Look below for the line containing "5_1_grt | 0.1977 | 730 | 4602 | 2321 | 0.3117" and the line containing "stage | clock"; repeat exactly those two lines and all lines between them, and nothing else.

————————

### src/rtl/stopwatch_lap_ctrl.sv
// Two-button MM:SS stopwatch sequencer: one-second timebase, BCD count, lap-freeze display.
// Outputs decode from registers only; pulses sampled at edge N take effect from cycle N+1.
module stopwatch_lap_ctrl #(
  parameter int TICK_DIV = 50_000_000
) (
  input  logic        clk,
  input  logic        rst_hw_n,
  input  logic        start_stop_pulse,
  input  logic        lap_reset_pulse,
  output logic [15:0] disp_bcd,
  output logic        running,
  output logic        lap_active,
  output logic        max_reached
);

  localparam int            PW   = $clog2(TICK_DIV);
  localparam logic [PW-1:0] PMAX = PW'(TICK_DIV - 1);

  typedef enum logic [2:0] {
    S_IDLE,
    S_RUN,
    S_PAUSE,
    S_LAP,
    S_LOCK
  } state_t;

  state_t        r_state;
  state_t        w_state_nxt;
  logic [PW-1:0] r_presc;
  logic [15:0]   r_cnt;
  logic [15:0]   r_lap;
  logic [15:0]   w_cnt_inc;
  logic          w_counting;
  logic          w_tick;
  logic          w_hit_max;
  logic          w_lap_cap;

  assign w_counting = (r_state == S_RUN) || (r_state == S_LAP);
  assign w_tick     = w_counting && (r_presc == PMAX);
  assign w_hit_max  = w_tick && (w_cnt_inc == 16'h5959);

  // Ripple-carry BCD increment; the top digit never needs to wrap since 59:59 locks.
  always_comb begin
    w_cnt_inc = r_cnt;
    if (r_cnt[3:0] != 4'd9) begin
      w_cnt_inc[3:0] = r_cnt[3:0] + 4'd1;
    end else begin
      w_cnt_inc[3:0] = 4'd0;
      if (r_cnt[7:4] != 4'd5) begin
        w_cnt_inc[7:4] = r_cnt[7:4] + 4'd1;
      end else begin
        w_cnt_inc[7:4] = 4'd0;
        if (r_cnt[11:8] != 4'd9) begin
          w_cnt_inc[11:8] = r_cnt[11:8] + 4'd1;
        end else begin
          w_cnt_inc[11:8] = 4'd0;
          if (r_cnt[15:12] != 4'd5) begin
            w_cnt_inc[15:12] = r_cnt[15:12] + 4'd1;
          end else begin
            w_cnt_inc[15:12] = 4'd0;
          end
        end
      end
    end
  end

  always_comb begin
    w_state_nxt = r_state;
    w_lap_cap   = 1'b0;
    case (r_state)
      S_IDLE: begin
        if (start_stop_pulse) w_state_nxt = S_RUN;
      end
      S_RUN: begin
        if (w_hit_max) begin
          w_state_nxt = S_LOCK;
        end else if (start_stop_pulse) begin
          w_state_nxt = S_PAUSE;
        end else if (lap_reset_pulse) begin
          w_state_nxt = S_LAP;
          w_lap_cap   = 1'b1;
        end
      end
      S_LAP: begin
        if (w_hit_max) begin
          w_state_nxt = S_LOCK;
        end else if (start_stop_pulse) begin
          w_state_nxt = S_PAUSE;
        end else if (lap_reset_pulse) begin
          w_state_nxt = S_RUN;
        end
      end
      S_PAUSE: begin
        if (start_stop_pulse) begin
          w_state_nxt = S_RUN;
        end else if (lap_reset_pulse) begin
          w_state_nxt = S_IDLE;
        end
      end
      S_LOCK: begin
        if (lap_reset_pulse) w_state_nxt = S_IDLE;
      end
      default: w_state_nxt = S_IDLE;
    endcase
  end

  always_ff @(posedge clk or negedge rst_hw_n) begin
    if (!rst_hw_n) begin
      r_state <= S_IDLE;
    end else begin
      r_state <= w_state_nxt;
    end
  end

  // Prescaler holds outside RUN/LAP so sub-second phase survives a pause.
  always_ff @(posedge clk or negedge rst_hw_n) begin
    if (!rst_hw_n) begin
      r_presc <= '0;
    end else if (w_state_nxt == S_IDLE) begin
      r_presc <= '0;
    end else if (w_counting) begin
      r_presc <= w_tick ? '0 : r_presc + 1'b1;
    end
  end

  always_ff @(posedge clk or negedge rst_hw_n) begin
    if (!rst_hw_n) begin
      r_cnt <= 16'h0000;
    end else if (w_state_nxt == S_IDLE) begin
      r_cnt <= 16'h0000;
    end else if (w_tick) begin
      r_cnt <= w_cnt_inc;
    end
  end

  always_ff @(posedge clk or negedge rst_hw_n) begin
    if (!rst_hw_n) begin
      r_lap <= 16'h0000;
    end else if (w_lap_cap) begin
      r_lap <= r_cnt;
    end
  end

  assign disp_bcd    = (r_state == S_LAP) ? r_lap : r_cnt;
  assign running     = w_counting;
  assign lap_active  = (r_state == S_LAP);
  assign max_reached = (r_state == S_LOCK);

endmodule

### config.mk
export PLATFORM = sky130hd
export DESIGN_NAME = stopwatch_lap_ctrl
export DESIGN_NICKNAME = d
export VERILOG_FILES = /design/src/rtl/stopwatch_lap_ctrl.sv
export SDC_FILE = /design/constraint.sdc
export NUM_CORES = 1
export LEC_CHECK = 0
export ABC_AREA = 1
export BUFFER_PORTS_ARGS = -buffer_cell sky130_fd_sc_hd__buf_4
export CAP_MARGIN = 20
export CORE_ASPECT_RATIO = 2
export CORE_MARGIN = 5
export CORE_UTILIZATION = 40
export DETAILED_ROUTE_END_ITERATION = 8
export PLACE_DENSITY = 0.68
export SYNTH_ARGS = -nofsm -noshare
export SYNTH_HDL_FRONTEND = slang
export SYNTH_SLANG_ARGS = --single-unit
### constraint.sdc
create_clock -name clk -period 3.3 [get_ports clk]
set_clock_uncertainty 0.1 [all_clocks]
set_input_delay 0.165 -clock clk [delete_from_list [all_inputs] [get_ports clk]]
set_output_delay 0.165 -clock clk [all_outputs]
set_load 0.005 [all_outputs]
# [Yosys cells after proc, flatten, opt, wreduce, memory -nomap -nowiden]
# Cells that the tools add are included.
[classes] addsub=5 n_eq_ne=10 mux=27 reduce_logical=7
[op_table] cell="$mux 26" count=3
[op_table] cell="$mux 16" count=3
[op_table] cell="$mux 3" count=9
[op_table] cell="$add 26x1->26 const B" count=1
[op_table] cell="$eq 26x26->1 const B" count=1
[op_table] cell="$mux 4" count=5
[op_table] cell="$add 4x1->4 const B" count=4
[op_table] cell="$eq 16x15->1 const B" count=1
[op_table] cell="$pmux 3 s5" count=1
[op_table] cell="$mux 12" count=1
[op_table] cell="$mux 8" count=1
[op_table] cell="$ne 4x3->1 const B" count=2
[op_table] cell="$ne 4x4->1 const B" count=2
[op_table] cell="$eq 3x2->1 const B" count=2
[op_table] cell="$logic_not 3->1" count=2
[op_table] cell="$mux 1" count=4
[op_table] cell="$reduce_bool 2->1" count=2
[op_table] cell="$eq 3x1->1 const B" count=1
[op_table] cell="$eq 3x3->1 const B" count=1
[op_table] cell="$logic_and 1x1->1" count=2
[op_table] cell="$logic_or 1x1->1" count=1
[word_totals] register_bits=61 out_inout_bits=19

# [Logic depth before layout (Yosys ltp)]
[logic_depth] word_depth=11 mapped_depth=18 mapped_depth_nobuf=16

# [Worst setup path after synthesis]
# OpenSTA, ideal clock, no wires.
[synth_path] kind="register to register" startpoint="register r_presc[0]" endpoint="register r_presc[4]" t_arrival_ps=2115 required_time_ps=3082 slack_ps=967 stages_incl_launch_ff=17 n_path_buf=2 synth_period_minus_slack_ps=2333 cell_sequence="dfrtp_1 > ha_1 > nand2_1 > nor2_4 > nand2_1 > nor2_1 > nand3_1 > nor2_1 > nand2_1 > nor2_1 > nand2_2 > a21oi_4 > nand3_2 > buf_6 > buf_6 > nand3_1 > nand2_1"
[synth_between] elab_chain_cells=7 elab_cells_between_ends=12 cone_classes="add/sub: 1; eq/ne: 1; mux: 6; reduce/logical: 4"
[synth_rtl] item="start: declaration" line="29" rtl="logic [PW-1:0] r_presc;"
[synth_rtl] item="start signal: assignment" line="122" rtl="r_presc <= w_tick ? '0 : r_presc + 1'b1;"
[synth_rtl] item="branches (longest 7 deep; another with $add 26x1->26)"
# Parallel ways; which one is timed is not known. The select of a mux whose other input is x is not followed.
# A chain may end at the register's enable or synchronous reset.

# [Worst setup path in the final report]
[layout_path] startpoint="register r_cnt[1]" endpoint="register r_presc[6]"
[layout_between] elab_chain_cells=8 elab_cells_between_ends=12 cone_classes="add/sub: 1; eq/ne: 2; mux: 6; reduce/logical: 3"
[layout_rtl] item="start: declaration" line="30" rtl="logic [15:0] r_cnt;"
[layout_rtl] item="start signal: assignment" line="132" rtl="r_cnt <= w_cnt_inc;"
[layout_rtl] item="$add 4x1->4 or $ne 4x4->1 (tied branches)" line="46, 45"
[layout_rtl] item="$mux 4 or $mux 12 (tied branches)" line="45" rtl="if (r_cnt[3:0] != 4'd9) begin"
[layout_rtl] item="$eq 16x15->1 *" line="40" rtl="assign w_hit_max = w_tick && (w_cnt_inc == 16'h5959);"
[layout_rtl] item="$logic_and 1x1->1 *" line="40"
[layout_rtl] item="$mux 3, on equally long branches" line="85, 75"
[layout_rtl] item="$pmux 3 s5 *" line="70" rtl="case (r_state)"
[layout_rtl] item="$logic_not 3->1 *" line="119" rtl="end else if (w_state_nxt == S_IDLE) begin"
[layout_rtl] item="$mux 26 or $reduce_bool 2->1 (tied branches)"
# Every way passes the cells marked *; elsewhere a longest branch is shown, timed or not.

==> impl_metrics.env <==
export IMPL_syn_area_per_cell_sq_um=6.958
export IMPL_n_fill_cell=982
export IMPL_die_width_microns=80.78
export IMPL_fin_crit_sh_pct=83.71
export IMPL_path_clk_slew_ns=0.05
export IMPL_relSlewSlack_pct=47.57
export IMPL_worstSetupPathType="reg -> reg"
export IMPL_ys_seq_area_share_pct=38.09
export IMPL_ir_drop_uv=276.3
export IMPL_die_y_microns=151.6
export IMPL_antenna_left=0
export IMPL_rows=51
export IMPL_die_area_sq_um=12240
export IMPL_io_buffers=22
export IMPL_drc=0
export IMPL_grt_use_met1_pct=17.70
export IMPL_r2r_slack_ns=0.54
export IMPL_setup_viol_count_final=0
export IMPL_fmax_mhz=362.0
export IMPL_multiInputGateArea_sq_um=2133
export IMPL_status="finished, final reports clean"
export IMPL_swShare_pct=26.99
export IMPL_syn_inst=576
export IMPL_grt_use_met3_pct=2.899
export IMPL_gp_congestion=0.9916
export IMPL_antenna_found_initial=0
export IMPL_ctsHoldBuffers=1
export IMPL_grt_util_met2_pct=32.39
export IMPL_clockBufferDepth=2
export IMPL_wl_mm=9.779
export IMPL_start_util_pct=41.05
export IMPL_synth_mux_area_share_pct=0
export IMPL_report_final_slew_viol_count=0
export IMPL_synth_seq_cells=61
export IMPL_syn_area_sq_um=4008
export IMPL_num_vias=3716
export IMPL_post_cts_buffers=0
export IMPL_synth_flop_cell="dfrtp_1"
export IMPL_drtIter0Drc=164
export IMPL_cp_end_kind="flop"
export IMPL_power_switching_uw=595.0
export IMPL_ctsHtreeMaxLevel=3
export IMPL_finalHoldViolCount=0
export IMPL_post_route_util_pct=47.14
export IMPL_synth_compound_area_share_pct=7.868
export IMPL_pwr_share_comb_pct=16.2
export IMPL_ff_latch_area_sq_um=1526
export IMPL_clkLatencyLatePin_ns=0.33
export IMPL_start_kind="flop"
export IMPL_core_sq_um=9763
export IMPL_grt_pass1_vias=3607
export IMPL_ctsResizeCount=0
export IMPL_yosysWarnings=0
export IMPL_synth_simple_gate_area_share_pct=39.49
export IMPL_syn_to_final_growth_pct=14.83
export IMPL_final_setup_tns_ns=0
export IMPL_drive_above_1_share_pct=10.87
export IMPL_synth_top_family_by_area="simple AND/OR/NAND/NOR gates"
export IMPL_p_seq_share_pct=40.5
export IMPL_synth_nets=581
export IMPL_power_density_nw_per_um2=479.0
export IMPL_grt_max_degree=72
export IMPL_final_cell_mix="153 x nand2_1, 97 x nand3_1, 61 x nor2_1, 61 x dfrtp_1, 55 x inv_1"
export IMPL_clockRootBuffer="clkbuf_16"
export IMPL_leakage_uw=0.002202
export IMPL_cts_tree="yes"
export IMPL_grt_pass1_wl_mm=16.52
export IMPL_cap_violations=0
export IMPL_dr_pass1_iters=4
export IMPL_grt_ovfl_total=0
export IMPL_p_clk_share_pct=43.3
export IMPL_cp_max_fo=71
export IMPL_synthArstFlopShare_pct=100.0
export IMPL_synth_fa_ha_area_share_pct=0.3122
export IMPL_min_period_ns=2.762
export IMPL_top_usage_layer="met2"
export IMPL_hold_class="in -> reg"
export IMPL_synth_cell_types=30
export IMPL_wire_per_inst_microns=13.40
export IMPL_arrival_ns=2.92
export IMPL_tightest_slew_ns=0.7865
export IMPL_cts_buffers=9
export IMPL_grt_usage_pct=17.58
export IMPL_synth_edff_count=0
export IMPL_intPower_uw=1609
export IMPL_synth_xor_area_share_pct=5.245
export IMPL_num_antenna_cells=0
export IMPL_rsz0062_at_grt="no"
export IMPL_fin_nets=599
export IMPL_crit_required_ns=3.46
export IMPL_dp_hpwl_mm=7.215
export IMPL_viasPerCell=5.090
export IMPL_cts_sinks=61
export IMPL_ioPinCount=23
export IMPL_final_common_cell="nand2_1"
-- area by class of cell --
| class | instances | area share, % |
|---|---|---|
| timing repair buffer | 32 | 5.547 |
| inverter | 59 | 4.812 |
| multi-input combinational | 431 | 46.36 |
| tap | 132 | 3.589 |
| clock inverter | 4 | 1.033 |
| sequential | 61 | 33.17 |
| clock buffer | 11 | 5.492 |
-- worst max-delay path, cell delays in order (launching register included) --
cell	delay [ns]
dfrtp_1	0.45
inv_1	0.14
nand2_1	0.08
nor2_2	0.28
nand3_1	0.17
nand2_1	0.09
nand2_1	0.06
nor2_1	0.12
nand2_1	0.07
nor2_1	0.11
nand2_2	0.13
nand2_1	0.08
nand2_1	0.12
nand3_2	0.17
buf_12	0.28
nand3_1	0.12
nand2_1	0.09
-- routing by layer --
layer  vias up  share of wire [%]
li1       1894                  -
met1      1721                 38
met2        70                 55
met3        31                3.0
met4         0                4.6
met5         -                  0
-- path summary, 6_finish.rpt --
| path | from | to | cells after the start |
|---|---|---|---|
| worst min-delay path | lap_reset_pulse | r_state[1] | 4 |
| min in group asynchronous | rst_hw_n | r_lap[2] | 2 |
| worst max register to register | r_cnt[1] | r_presc[6] | 16 |
| max in group asynchronous | rst_hw_n | r_presc[6] | 2 |
| worst max-delay path | r_cnt[1] | r_presc[6] | 16 |
| worst min register to register | r_lap[10] | r_lap[10] | 1 |
-- stage by stage --
step | hold WS (ns) | instances | cell area [sq um] | power (uW) | worst slack [ns]
2_1_floorplan | -0.2306 | 576 | 4008 | 1164 | 0.9671
3_5_place_dp | 0.2044 | 714 | 4292 | 1270 | 0.5935
5_1_grt | 0.1977 | 730 | 4602 | 2321 | 0.3117
4_1_cts | 0.1733 | 730 | 4602 | 2231 | 0.5655
6_report | 0.1775 | 730 | 4602 | 2204 | 0.5376
3_3_place_gp | 0.2032 | 714 | 4292 | 1254 | 0.6297
-- cell families (layout without fill, tap and decap cells) --
logic type      after synthesis  in the layout
simple gates                356            356
flops                        61             61
fa+ha+maj                     1              1
compound gates               50             50
buf+inv                      84            106
xor+xnor                     24             24
-- cells in the mapped netlist (6+ instances only) --
cell / n / area (sq um)
dfrtp_1: 61 / 1526
nand3_1: 97 / 485.5
buf_2: 6 / 30.03
nor3_1: 12 / 60.06
o21ai_0: 23 / 115.1
nand2_1: 153 / 574.3
inv_1: 55 / 206.5
clkbuf_1: 11 / 41.29
nand4_1: 6 / 37.54
a21oi_1: 7 / 35.03
nor4_1: 10 / 62.56
xor2_1: 22 / 192.7
o21a_1: 16 / 120.1
nor2_1: 64 / 240.2
-- power by group through the flow --
stage | clock [uW] | sequential, uW | combinational [uW]
floorplan | 0 | 895 | 269
global placement | 0 | 902 | 353
detailed placement | 0 | 907 | 363
CTS | 973 | 894 | 364
global route | 1010 | 905 | 409
finish | 954 | 893 | 358
-- flip-flops by register name (all words and copies together) (netlist names) --
signal and count:
r_state 3, r_cnt 16, r_presc 26, r_lap 16
Power figures use the tool's default switching activity.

————————

▸ **SOLUTION TO THIS TASK**:
5_1_grt | 0.1977 | 730 | 4602 | 2321 | 0.3117
4_1_cts | 0.1733 | 730 | 4602 | 2231 | 0.5655
6_report | 0.1775 | 730 | 4602 | 2204 | 0.5376
3_3_place_gp | 0.2032 | 714 | 4292 | 1254 | 0.6297
-- cell families (layout without fill, tap and decap cells) --
logic type      after synthesis  in the layout
simple gates                356            356
flops                        61             61
fa+ha+maj                     1              1
compound gates               50             50
buf+inv                      84            106
xor+xnor                     24             24
-- cells in the mapped netlist (6+ instances only) --
cell / n / area (sq um)
dfrtp_1: 61 / 1526
nand3_1: 97 / 485.5
buf_2: 6 / 30.03
nor3_1: 12 / 60.06
o21ai_0: 23 / 115.1
nand2_1: 153 / 574.3
inv_1: 55 / 206.5
clkbuf_1: 11 / 41.29
nand4_1: 6 / 37.54
a21oi_1: 7 / 35.03
nor4_1: 10 / 62.56
xor2_1: 22 / 192.7
o21a_1: 16 / 120.1
nor2_1: 64 / 240.2
-- power by group through the flow --
stage | clock [uW] | sequential, uW | combinational [uW]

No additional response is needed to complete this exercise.